This is an optimization exercise on Yosys and OpenROAD, whose aim is small area, not a production implementation.
Function was checked by simulation only, so behaviour that the tests miss may differ from the original.

==> inputs of trial 10 <==
// data_mem_responder
module data_mem_responder (
    input  logic        clk,
    input  logic        rst,
    input  logic        MEM_R_EN,
    input  logic        MEM_W_EN,
    input  logic [31:0] address,
    input  logic [31:0] writeData,
    output logic [31:0] readData,
    output logic        ready,
    output logic        err
);
==> module data_mem_responder, before the edit <==
module data_mem_responder (
    input  logic        clk,
    input  logic        rst,
    input  logic        MEM_R_EN,
    input  logic        MEM_W_EN,
    input  logic [31:0] address,
    input  logic [31:0] writeData,
    output logic [31:0] readData,
    output logic        ready,
    output logic        err
);
    localparam int NR = 13;
    logic       req, legal, is_load, is_store;
    logic [5:0] w;
    logic       hi, r12;
    logic [3:0] ring_sel;
    logic [2:0] slot;
    assign req      = MEM_R_EN | MEM_W_EN;
    assign legal    = (address[31:8] == 24'h4) && (address[1:0] == 2'b00) && !(MEM_R_EN && MEM_W_EN);
    assign is_load  = MEM_R_EN & ~MEM_W_EN;
    assign is_store = MEM_W_EN & ~MEM_R_EN;
    assign w        = address[7:2];
    assign hi       = w[5] & w[4];
    assign r12      = hi & w[3] & w[2];
    assign ring_sel = hi ? w[3:0] : w[5:2];
    assign slot     = (hi & ~r12) ? 3'd4 : {1'b0, w[1:0]};
    logic [2:0] ph5;
    logic [1:0] ph4;
    logic [2:0] sw;        
    logic       match;
    logic       sw_done;
    always_ff @(posedge clk) begin
        if (rst) begin
            ph5 <= 3'd0;
            ph4 <= 2'd0;
            sw  <= 3'd4;
        end else begin
            ph5 <= (ph5 == 3'd4) ? 3'd0 : ph5 + 3'd1;
            ph4 <= ph4 + 2'd1;
            if (sw != 3'd0) sw <= sw - 3'd1;
        end
    end
    assign match   = r12 ? (ph4 == slot[1:0]) : (ph5 == slot);
    assign sw_done = (sw == 3'd0);
    logic [32:0] tap [NR];
    logic        wr;
    assign wr = is_store & legal & match & ~rst;
    for (genvar g = 0; g < NR; g++) begin : g_ring
        localparam int L = (g == NR - 1) ? 4 : 5;
        logic [33*L-1:0] q;
        logic            hit, ins;
        logic            v_in;
        if (g == NR - 1) begin : g_hit12
            assign hit = r12;
        end else begin : g_hit
            assign hit = (ring_sel == 4'(g));
        end
        assign ins  = wr & hit;
        assign tap[g] = q[33*L-1 -: 33];
        assign v_in = ins | (tap[g][32] & sw_done & ~rst);
        always_ff @(posedge clk) begin
            q[32:0] <= {v_in, ins ? writeData : tap[g][31:0]};
            for (int k = 1; k < L; k++) begin
                q[33*k +: 33] <= q[33*(k-1) +: 33];
            end
        end
    end
    logic [32:0] tap_sel;
    always_comb begin
        case (ring_sel)
            4'd0:    tap_sel = tap[0];
            4'd1:    tap_sel = tap[1];
            4'd2:    tap_sel = tap[2];
            4'd3:    tap_sel = tap[3];
            4'd4:    tap_sel = tap[4];
            4'd5:    tap_sel = tap[5];
            4'd6:    tap_sel = tap[6];
            4'd7:    tap_sel = tap[7];
            4'd8:    tap_sel = tap[8];
            4'd9:    tap_sel = tap[9];
            4'd10:   tap_sel = tap[10];
            4'd11:   tap_sel = tap[11];
            default: tap_sel = tap[12];
        endcase
    end
    logic [31:0] cap_d, x_d;
    logic        cap_v, x_v;
    logic [31:0] read_hold;
    logic [2:0]  cnt;
    logic        done, take, ok;
    assign x_d = match ? tap_sel[31:0] : cap_d;
    assign x_v = match ? (tap_sel[32] & sw_done) : cap_v;
    always_ff @(posedge clk) begin
        cap_d <= x_d;
        cap_v <= x_v;
    end
    always_ff @(posedge clk) begin
        if (rst) begin
            cnt <= 3'd0;
        end else if (cnt == 3'd4) begin
            cnt <= 3'd0;
        end else if (cnt != 3'd0 || req) begin
            cnt <= cnt + 3'd1;
        end
    end
    assign done = (cnt == 3'd4);
    assign take = (done & is_load) | rst;
    assign ok   = legal & x_v & ~rst;
    assign readData = take ? (x_d & {32{ok}}) : read_hold;
    always_ff @(posedge clk) begin
        read_hold <= readData;
    end
    assign ready = done | ((cnt == 3'd0) & ~req);
    assign err   = done & ~legal;
endmodule
clock: 8.0 ns
lec_check: 0
cap_margin: 20
core_margin: 2
core_utilization: 40
slew_margin: 20
run.sh (not shown) runs the stock make flow with config.mk's settings and CLKGATE_MAP_FILE= SYNTH_SCRIPT=/design/flow/synth_recipe.tcl, a recipe that flattens the netlist after the stock synthesis.
==> inputs of build 19, as changes to trial 10 <==
==> flow/design.v (replaced) <==
module data_mem_responder (
    input  logic        clk,
    input  logic        rst,
    input  logic        MEM_R_EN,
    input  logic        MEM_W_EN,
    input  logic [31:0] address,
    input  logic [31:0] writeData,
    output logic [31:0] readData,
    output logic        ready,
    output logic        err
);
    localparam int NR = 13;
    logic       req, legal, is_load, is_store;
    logic [5:0] w;
    logic       hi, r12;
    logic [3:0] ring_sel;
    logic [2:0] slot;
    assign req      = MEM_R_EN | MEM_W_EN;
    assign legal    = (address[31:8] == 24'h4) && (address[1:0] == 2'b00) && !(MEM_R_EN && MEM_W_EN);
    assign is_load  = MEM_R_EN & ~MEM_W_EN;
    assign is_store = MEM_W_EN & ~MEM_R_EN;
    assign w        = address[7:2];
    assign hi       = w[5] & w[4];
    assign r12      = hi & w[3] & w[2];
    assign ring_sel = hi ? w[3:0] : w[5:2];
    assign slot     = (hi & ~r12) ? 3'd4 : {1'b0, w[1:0]};
    logic [2:0] ph5;
    logic [1:0] ph4;
    logic       sweep;     
    logic       match;
    logic       sw_done;
    always_ff @(posedge clk) begin
        if (rst) begin
            ph5 <= 3'd0;
            ph4 <= 2'd0;
            sweep <= 1'b1;
        end else begin
            ph5 <= (ph5 == 3'd4) ? 3'd0 : ph5 + 3'd1;
            ph4 <= ph4 + 2'd1;
            if (ph5 == 3'd4) sweep <= 1'b0;
        end
    end
    assign match   = r12 ? (ph4 == slot[1:0]) : (ph5 == slot);
    assign sw_done = ~sweep;
    logic [31:0] tap [NR];
    logic        wr, clr;
    assign wr  = is_store & legal & match & ~rst;
    assign clr = rst | ~sw_done;
    for (genvar g = 0; g < NR; g++) begin : g_ring
        localparam int L = (g == NR - 1) ? 4 : 5;
        logic [32*L-1:0] q;
        logic            hit, ins, keep;
        if (g == NR - 1) begin : g_hit12
            assign hit = r12;
        end else begin : g_hit
            assign hit = (ring_sel == 4'(g));
        end
        assign ins    = wr & hit;
        assign keep   = ~ins & ~clr;
        assign tap[g] = q[32*L-1 -: 32];
        logic [31:0] q_in;
        dm_ins u_ins (.s1(ins), .a(writeData), .s2(keep), .b(tap[g]), .y(q_in));
        always_ff @(posedge clk) begin
            q[31:0] <= q_in;
            for (int k = 1; k < L; k++) begin
                q[32*k +: 32] <= q[32*(k-1) +: 32];
            end
        end
    end
    logic [NR-1:0] rsel;
    logic [31:0]   cap_d, x_d;
    logic          cap_v, x_v;
    logic [31:0]   read_hold;
    logic [2:0]    cnt;
    logic          done, take, ok;
    for (genvar g = 0; g < NR; g++) begin : g_rsel
        assign rsel[g] = g_ring[g].hit & match;
    end
    dm_rd u_rd (
        .sel (rsel),
        .d0 (tap[0]),  .d1 (tap[1]),  .d2 (tap[2]),  .d3 (tap[3]),
        .d4 (tap[4]),  .d5 (tap[5]),  .d6 (tap[6]),  .d7 (tap[7]),
        .d8 (tap[8]),  .d9 (tap[9]),  .d10(tap[10]), .d11(tap[11]),
        .d12(tap[12]),
        .selc(~match), .c(cap_d),
        .y  (x_d)
    );
    assign x_v = match ? sw_done : cap_v;
    always_ff @(posedge clk) begin
        cap_d <= x_d;
        cap_v <= x_v;
    end
    always_ff @(posedge clk) begin
        if (rst) begin
            cnt <= 3'd0;
        end else if (cnt == 3'd4) begin
            cnt <= 3'd0;
        end else if (cnt != 3'd0 || req) begin
            cnt <= cnt + 3'd1;
        end
    end
    assign done = (cnt == 3'd4);
    assign take = (done & is_load) | rst;
    assign ok   = legal & x_v & ~rst;
    dm_ins u_out (.s1(take & ok), .a(x_d), .s2(~take), .b(read_hold), .y(readData));
    always_ff @(posedge clk) begin
        read_hold <= readData;
    end
    assign ready = done | ((cnt == 3'd0) & ~req);
    assign err   = done & ~legal;
endmodule
module dm_ins (
    input  logic        s1,
    input  logic [31:0] a,
    input  logic        s2,
    input  logic [31:0] b,
    output logic [31:0] y
);
    assign y = ({32{s1}} & a) | ({32{s2}} & b);
endmodule
module dm_rd (
    input  logic [12:0] sel,
    input  logic [31:0] d0, d1, d2, d3, d4, d5, d6, d7, d8, d9, d10, d11, d12,
    input  logic        selc,
    input  logic [31:0] c,
    output logic [31:0] y
);
    logic [31:0] n0, n1, n2, n3, m;
    dm_aoi222 u_a0 (.s0(sel[0]), .a0(d0), .s1(sel[1]),  .a1(d1),  .s2(sel[2]),  .a2(d2),  .y(n0));
    dm_aoi222 u_a1 (.s0(sel[3]), .a0(d3), .s1(sel[4]),  .a1(d4),  .s2(sel[5]),  .a2(d5),  .y(n1));
    dm_aoi222 u_a2 (.s0(sel[6]), .a0(d6), .s1(sel[7]),  .a1(d7),  .s2(sel[8]),  .a2(d8),  .y(n2));
    dm_aoi222 u_a3 (.s0(sel[9]), .a0(d9), .s1(sel[10]), .a1(d10), .s2(sel[11]), .a2(d11), .y(n3));
    dm_nand4  u_n  (.a(n0), .b(n1), .c(n2), .d(n3), .y(m));
    dm_ao221  u_o  (.s0(sel[12]), .a0(d12), .s1(selc), .a1(c), .b(m), .y(y));
endmodule
module dm_aoi222 (
    input  logic        s0, s1, s2,
    input  logic [31:0] a0, a1, a2,
    output logic [31:0] y
);
    assign y = ~(({32{s0}} & a0) | ({32{s1}} & a1) | ({32{s2}} & a2));
endmodule
module dm_nand4 (
    input  logic [31:0] a, b, c, d,
    output logic [31:0] y
);
    assign y = ~(a & b & c & d);
endmodule
module dm_ao221 (
    input  logic        s0, s1,
    input  logic [31:0] a0, a1, b,
    output logic [31:0] y
);
    assign y = ({32{s0}} & a0) | ({32{s1}} & a1) | b;
endmodule
==> flow/flow/run.sh (new file) <==
#!/bin/bash
# Standard ORFS flow; CTS without dummy loads, port buffers of the smallest buffer.
set -euo pipefail
export CTS_ARGS="-sink_clustering_enable -repair_clock_nets -dont_use_dummy_load -sink_clustering_size 30 -sink_clustering_max_diameter 80"
export BUFFER_PORTS_ARGS="-buffer_cell sky130_fd_sc_hd__buf_1"
bash standard.sh > standard_flow.log 2>&1
==> flow/standard.sh (new file) <==
#!/bin/bash
# synth_recipe.tcl (not shown) runs the flow's synth.tcl, then flattens the netlist and writes it again
# the make line also repeats each setting of config.mk as NAME=value (left out here)
make -C /OpenROAD-flow-scripts/flow DESIGN_CONFIG=/design/flow/config.mk WORK_HOME=/design/flow/orfs CLKGATE_MAP_FILE= SYNTH_SCRIPT=/design/flow/synth_recipe.tcl "${@:-finish}"
- CAP_MARGIN: 20 -> 0
- SLEW_MARGIN: 20 -> 0
- SYNTH_HIERARCHICAL: unset -> 1
removed: flow/run.sh
==> run summary <==
Of build 19 and trial 10, build 19 has the higher clock skew (gap 50 ps). Via count: build 19 is smaller than trial 10 (5.8%). In build 19 the routed wire length is smaller than in trial 10, by about 3.4%. Between build 19 and trial 10, the lower area after synthesis is in build 19 (gap about 5.4%, measured against trial 10).

what the ideal ports hide:
No port has a modelled driver above. Below, the same layouts with a new extraction and two added sets of constraints. Step 1: set_driving_cell puts a clkbuf_16 on clk and a buf_2 on each other input, an assumption about the parent block. Step 2 times the ports against the registers' clock, not the clock port: input delays grow and output delays shrink by t, the midpoint of the rising clock arrivals with the driver on. Slacks: ideal ports / drivers / drivers and shift; pairs: ideal ports / drivers.
run	t, ns	slack for setup (ns)	worst setup path at the end
trial 10	0.860	0.490 / 0.389 / 0.389	input to output
build 19	0.710	0.696 / 0.669 / 0.669	input to output
After both steps setup and hold are still met in every run listed. For trial 10, which loses most, drivers alone change the setup slack by -0.101 ns; drivers and shift together by -0.101 ns.
This is an optimization exercise on Yosys and OpenROAD, whose aim is small area and few clock cycles, not a production implementation. Function was checked by simulation only, so behaviour that the tests miss may differ from the original. Power and IR drop assume default switching activity.

## run R
==> flow/design.v (excerpt) <==
module mvuTop (
	input  logic                           clk,
	input  logic                           rst,
	input  logic                           wWr,
	input  logic [mvuPkg::FOLD_WIDTH-1:0]  wAddr,
	input  logic [mvuPkg::WTILE_WIDTH-1:0] wData,
	input  logic [mvuPkg::FOLD_WIDTH-1:0]  foldCount,
	input  logic                           aStrobe,
	input  logic [mvuPkg::ATILE_WIDTH-1:0] aData,
	input  logic                           aPad,
	output logic                           outVld,
	output logic [mvuPkg::OUT_WIDTH-1:0]   outData,
	output logic [mvuPkg::LANE_WIDTH-1:0]  outLane,
	output logic                           hold
);
	localparam int N = QDEPTH;
	localparam int OW = $clog2(N + 1);
	logic [WTILE_WIDTH-1:0] mem [8];
	always_ff @(posedge clk) begin
		if (wWr)
			mem[wAddr] <= wData;
	end
	logic [7:0] pos;
	logic       atEnd;
	logic       atStart;
	assign atEnd = pos[foldCount];
	assign atStart = pos[0];
	always_ff @(posedge clk) begin
		if (rst)
			pos <= 8'd1;
		else if (aStrobe)
			pos <= atEnd ? 8'd1 : {pos[6:0], 1'b0};
	end
	logic [WTILE_WIDTH-1:0] w;
	logic [ATILE_WIDTH-1:0] av;
	logic [9:0]             rowA [2];
	logic [9:0]             rowB [2];
	logic [9:0]             csA [2];
	logic [9:0]             csB [2];
	logic                   firstA;	 
	logic                   lastA;	 
	always_comb begin
		w = '0;
		for (int k = 0; k < 8; k++)
			w = w | (pos[k] ? mem[k] : '0);
	end
	assign av = (aStrobe && !aPad) ? aData : '0;
	for (genvar pe = 0; pe < 2; pe++) begin : g_pe
		dotCS dotCS_i (
			.w    (w[pe*16 +: 16]),
			.a    (av),
			.rowA (rowA[pe]),
			.rowB (rowB[pe])
		);
	end
	always_ff @(posedge clk) begin
		for (int pe = 0; pe < 2; pe++) begin
			csA[pe] <= rowA[pe];
			csB[pe] <= rowB[pe];
		end
	end
	always_ff @(posedge clk) begin
		if (rst) begin
			firstA <= 1'b0;
			lastA <= 1'b0;
		end else begin
			firstA <= aStrobe && atStart;
			lastA <= aStrobe && atEnd;
		end
	end
	logic signed [ACC_WIDTH-1:0] acc [2];
	logic signed [ACC_WIDTH-1:0] accNext [2];
	always_comb begin
		for (int pe = 0; pe < 2; pe++)
			accNext[pe] = (firstA ? '0 : acc[pe]) + ACC_WIDTH'(csA[pe]) + ACC_WIDTH'(csB[pe])
				- ACC_WIDTH'(480);
	end
	always_ff @(posedge clk) begin
		for (int pe = 0; pe < 2; pe++)
			acc[pe] <= accNext[pe];
  ...
Size in the first run: ~1200 cells after synthesis, about 70 I/O pins, roughly 0.017 mm2 of cells after synthesis.
==> module mvuTop, before the edit <==
module mvuTop (
	input  logic                           clk,
	input  logic                           rst,
	input  logic                           wWr,
	input  logic [mvuPkg::FOLD_WIDTH-1:0]  wAddr,
	input  logic [mvuPkg::WTILE_WIDTH-1:0] wData,
	input  logic [mvuPkg::FOLD_WIDTH-1:0]  foldCount,
	input  logic                           aStrobe,
	input  logic [mvuPkg::ATILE_WIDTH-1:0] aData,
	input  logic                           aPad,
	output logic                           outVld,
	output logic [mvuPkg::OUT_WIDTH-1:0]   outData,
	output logic [mvuPkg::LANE_WIDTH-1:0]  outLane,
	output logic                           hold
);
	localparam int N = QDEPTH;
	localparam int OW = $clog2(N + 1);
	logic [WTILE_WIDTH-1:0] mem [8];
	always_ff @(posedge clk) begin
		if (wWr)
			mem[wAddr] <= wData;
	end
	logic [7:0] pos;
	logic       atEnd;
	logic       atStart;
	assign atEnd = pos[foldCount];
	assign atStart = pos[0];
	always_ff @(posedge clk) begin
		if (rst)
			pos <= 8'd1;
		else if (aStrobe)
			pos <= atEnd ? 8'd1 : {pos[6:0], 1'b0};
	end
	logic [WTILE_WIDTH-1:0] w;
	logic [ATILE_WIDTH-1:0] av;
	logic [9:0]             rowA [2];
	logic [9:0]             rowB [2];
	logic [9:0]             csA [2];
	logic [9:0]             csB [2];
	logic                   firstA;	 
	logic                   lastA;	 
	always_comb begin
		w = '0;
		for (int k = 0; k < 8; k++)
			w = w | (pos[k] ? mem[k] : '0);
	end
	assign av = (aStrobe && !aPad) ? aData : '0;
	for (genvar pe = 0; pe < 2; pe++) begin : g_pe
		dotCS dotCS_i (
			.w    (w[pe*16 +: 16]),
			.a    (av),
			.rowA (rowA[pe]),
			.rowB (rowB[pe])
		);
	end
	always_ff @(posedge clk) begin
		for (int pe = 0; pe < 2; pe++) begin
			csA[pe] <= rowA[pe];
			csB[pe] <= rowB[pe];
		end
	end
	always_ff @(posedge clk) begin
		if (rst) begin
			firstA <= 1'b0;
			lastA <= 1'b0;
		end else begin
			firstA <= aStrobe && atStart;
			lastA <= aStrobe && atEnd;
		end
	end
	logic signed [ACC_WIDTH-1:0] acc [2];
	logic signed [ACC_WIDTH-1:0] accNext [2];
	always_comb begin
		for (int pe = 0; pe < 2; pe++)
			accNext[pe] = (firstA ? '0 : acc[pe]) + ACC_WIDTH'(csA[pe]) + ACC_WIDTH'(csB[pe])
				- ACC_WIDTH'(480);
	end
	always_ff @(posedge clk) begin
		for (int pe = 0; pe < 2; pe++)
			acc[pe] <= accNext[pe];
	end
	function automatic logic [OUT_WIDTH-1:0] requant(input logic signed [ACC_WIDTH-1:0] v);
		if (v[ACC_WIDTH-1])
			requant = '0;
		else if (|v[ACC_WIDTH-2:OUT_WIDTH+2])
			requant = '1;
		else
			requant = v[OUT_WIDTH+1:2];
	endfunction
	logic [OUT_WIDTH-1:0] q [N];
	logic [OW-1:0]        occ;
	logic [OW-1:0]        base;
	logic [OW-1:0]        occNext;
	logic [OW-1:0]        occAfter;
	logic                 lane;
	assign base = occ - OW'(occ != '0);
	assign occNext = base + (lastA ? OW'(2) : OW'(0));
	assign occAfter = occNext - OW'(occNext != '0);
	always_ff @(posedge clk) begin
		for (int i = 0; i < N; i++) begin
			if (lastA && OW'(i) == base)
				q[i] <= requant(accNext[0]);
			else if (lastA && OW'(i) == base + 1'b1)
				q[i] <= requant(accNext[1]);
			else if (i < N - 1)
				q[i] <= q[i + 1];
		end
	end
	always_ff @(posedge clk) begin
		if (rst) begin
			occ <= '0;
			lane <= 1'b0;
		end else begin
			occ <= occNext;
			if (occ != '0)
				lane <= !lane;
		end
	end
	assign outVld = (occ != '0);
	assign outData = q[0];
	assign outLane = lane;
	assign hold = (32'(occAfter) + 2 > N);
endmodule
export LEC_CHECK = 0
export CAP_MARGIN = 20
export CORE_MARGIN = 2
export CORE_UTILIZATION = 70
export CTS_BUF_LIST = sky130_fd_sc_hd__clkbuf_8
export CTS_CLUSTER_DIAMETER = 50
export CTS_CLUSTER_SIZE = 20
export SLEW_MARGIN = 20
create_clock -name core_clock -period 5.0 [get_ports {clk}]
standard.sh (not shown) runs the stock make flow with config.mk's settings and CLKGATE_MAP_FILE= SYNTH_SCRIPT=/design/flow/synth_recipe.tcl, a recipe that flattens the netlist after the stock synthesis.
==> flow/flow/run.sh <==
#!/bin/bash
# Standard layout with two changes: the port buffers are plain buffers, and
# after synthesis the full adders' polarities are rebalanced to drop
# inverters (fapol.py; a full adder with all pins complemented is the same
# function, so the netlist's behaviour and registers are unchanged).
set -euo pipefail
export BUFFER_PORTS_ARGS="-buffer_cell sky130_fd_sc_hd__buf_1"
RES=$PWD/orfs/results/sky130hd/mvuTop/base
bash standard.sh $RES/1_2_yosys.v > standard_synth.log 2>&1
cp $RES/1_2_yosys.v $RES/1_2_yosys.std.v
python3 flow/fapol.py $RES/1_2_yosys.std.v $RES/1_2_yosys.v > fapol.log 2>&1
bash standard.sh > standard.log 2>&1
Other scripts of this flow, unchanged in this note and not shown: flow/flow/fapol.py
Testbench counts of run R, summed over its fixed seeds: cycles 9,873.
For run A, these inputs were changed with respect to run R:
--- a/flow/design.v
+++ b/flow/design.v
@@ -3,11 +3,10 @@
 	localparam int unsigned WTILE_WIDTH = 32;	 
 	localparam int unsigned ATILE_WIDTH = 16;	 
 	localparam int unsigned OUT_WIDTH = 8;
 	localparam int unsigned LANE_WIDTH = 1;
 	localparam int unsigned ACC_WIDTH = 13;	 
-	localparam int unsigned QDEPTH = 3;	 
 endpackage
 module dotCS (
 	input  logic [15:0]  w,
 	input  logic [15:0]  a,
 	output logic [9:0]  rowA,
@@ -216,12 +215,10 @@
 	output logic                           outVld,
 	output logic [mvuPkg::OUT_WIDTH-1:0]   outData,
 	output logic [mvuPkg::LANE_WIDTH-1:0]  outLane,
 	output logic                           hold
 );
-	localparam int N = QDEPTH;
-	localparam int OW = $clog2(N + 1);
 	logic [WTILE_WIDTH-1:0] mem [8];
 	always_ff @(posedge clk) begin
 		if (wWr)
 			mem[wAddr] <= wData;
 	end
@@ -290,39 +287,35 @@
 		else if (|v[ACC_WIDTH-2:OUT_WIDTH+2])
 			requant = '1;
 		else
 			requant = v[OUT_WIDTH+1:2];
 	endfunction
-	logic [OUT_WIDTH-1:0] q [N];
-	logic [OW-1:0]        occ;
-	logic [OW-1:0]        base;
-	logic [OW-1:0]        occNext;
-	logic [OW-1:0]        occAfter;
-	logic                 lane;
-	assign base = occ - OW'(occ != '0);
-	assign occNext = base + (lastA ? OW'(2) : OW'(0));
-	assign occAfter = occNext - OW'(occNext != '0);
+	logic fin;
+	logic [OUT_WIDTH-1:0] q0;
+	logic [OUT_WIDTH-1:0] q1;
+	logic [1:0]           occ;
+	logic [1:0]           base;
+	logic                 push;
+	logic                 finNext;
+	logic [1:0]           occNext;
+	assign base = occ - 2'(occ != '0);
+	assign push = fin && (base == '0);
+	assign finNext = (fin && !push) || lastA;
+	assign occNext = push ? 2'd2 : base;
 	always_ff @(posedge clk) begin
-		for (int i = 0; i < N; i++) begin
-			if (lastA && OW'(i) == base)
-				q[i] <= requant(accNext[0]);
-			else if (lastA && OW'(i) == base + 1'b1)
-				q[i] <= requant(accNext[1]);
-			else if (i < N - 1)
-				q[i] <= q[i + 1];
-		end
+		q0 <= push ? requant(acc[0]) : q1;
+		q1 <= requant(acc[1]);
 	end
 	always_ff @(posedge clk) begin
 		if (rst) begin
 			occ <= '0;
-			lane <= 1'b0;
+			fin <= 1'b0;
 		end else begin
 			occ <= occNext;
-			if (occ != '0)
-				lane <= !lane;
+			fin <= finNext;
 		end
 	end
 	assign outVld = (occ != '0);
-	assign outData = q[0];
-	assign outLane = lane;
-	assign hold = (32'(occAfter) + 2 > N);
+	assign outData = q0;
+	assign outLane = (occ == 2'd1);
+	assign hold = finNext && (occNext == 2'd2);
 endmodule
--- outcome ---
Cmp run A vs run R: worst slack at placement higher in run A
Leakage power ended up about 4.5% lower on run A than on run R.
Re shortest period the worst path allows: run A and run R aren't equal, and the higher value belongs to run A.
Relative to run R, the die area measured on run A has decreased by a few percent.
Diff run R -> run A: worst hold slack picked up an extra 0.024 ns; setup slack of the critical path after layout lost 0.072 ns; routed wire length lost 2400 um.
Testbench counts of run A, summed over its fixed seeds: cycles 9,881.

[re-timing with driven ports]
How much do the figures lean on ideal ports? The routed layouts below were timed once more, with nothing changed but the port constraints.
Step 1 (the two cells are an assumption about what drives the block):
set clk [get_ports {clk}]
set_driving_cell -lib_cell sky130_fd_sc_hd__clkbuf_16 $clk
set_driving_cell -lib_cell sky130_fd_sc_hd__buf_2 [delete_from_list [all_inputs] $clk]
Step 2, shift: input delay + t, output delay - t, t = (earliest + latest rising clock arrival at the registers) / 2. This alone moves slack from input paths to output paths.
Three values: no drivers, after step 1, after step 2; two values: the first two.
run	t, ns	setup slack, ns	worst setup path after step 2	latest minus earliest clock arrival (ns)
run R	0.655	0.378 / 0.378 / -0.064	input to register	0.057 / 0.058
run A	0.637	0.305 / 0.305 / 0.016	input to register	0.055 / 0.055
With both steps, setup timing fails in run R, where it was met with ideal ports. For run R, which loses most, drivers alone change the setup slack by 0.000 ns; drivers and shift together by -0.442 ns.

====================

> **EXERCISE REQUIREMENTS**
Lines in the material above that include the string "outVld" should be listed.

> **ANSWER FOR THE TASK**
	output logic                           outVld,
	output logic                           outVld,
	assign outVld = (occ != '0);
 	output logic                           outVld,
 	assign outVld = (occ != '0);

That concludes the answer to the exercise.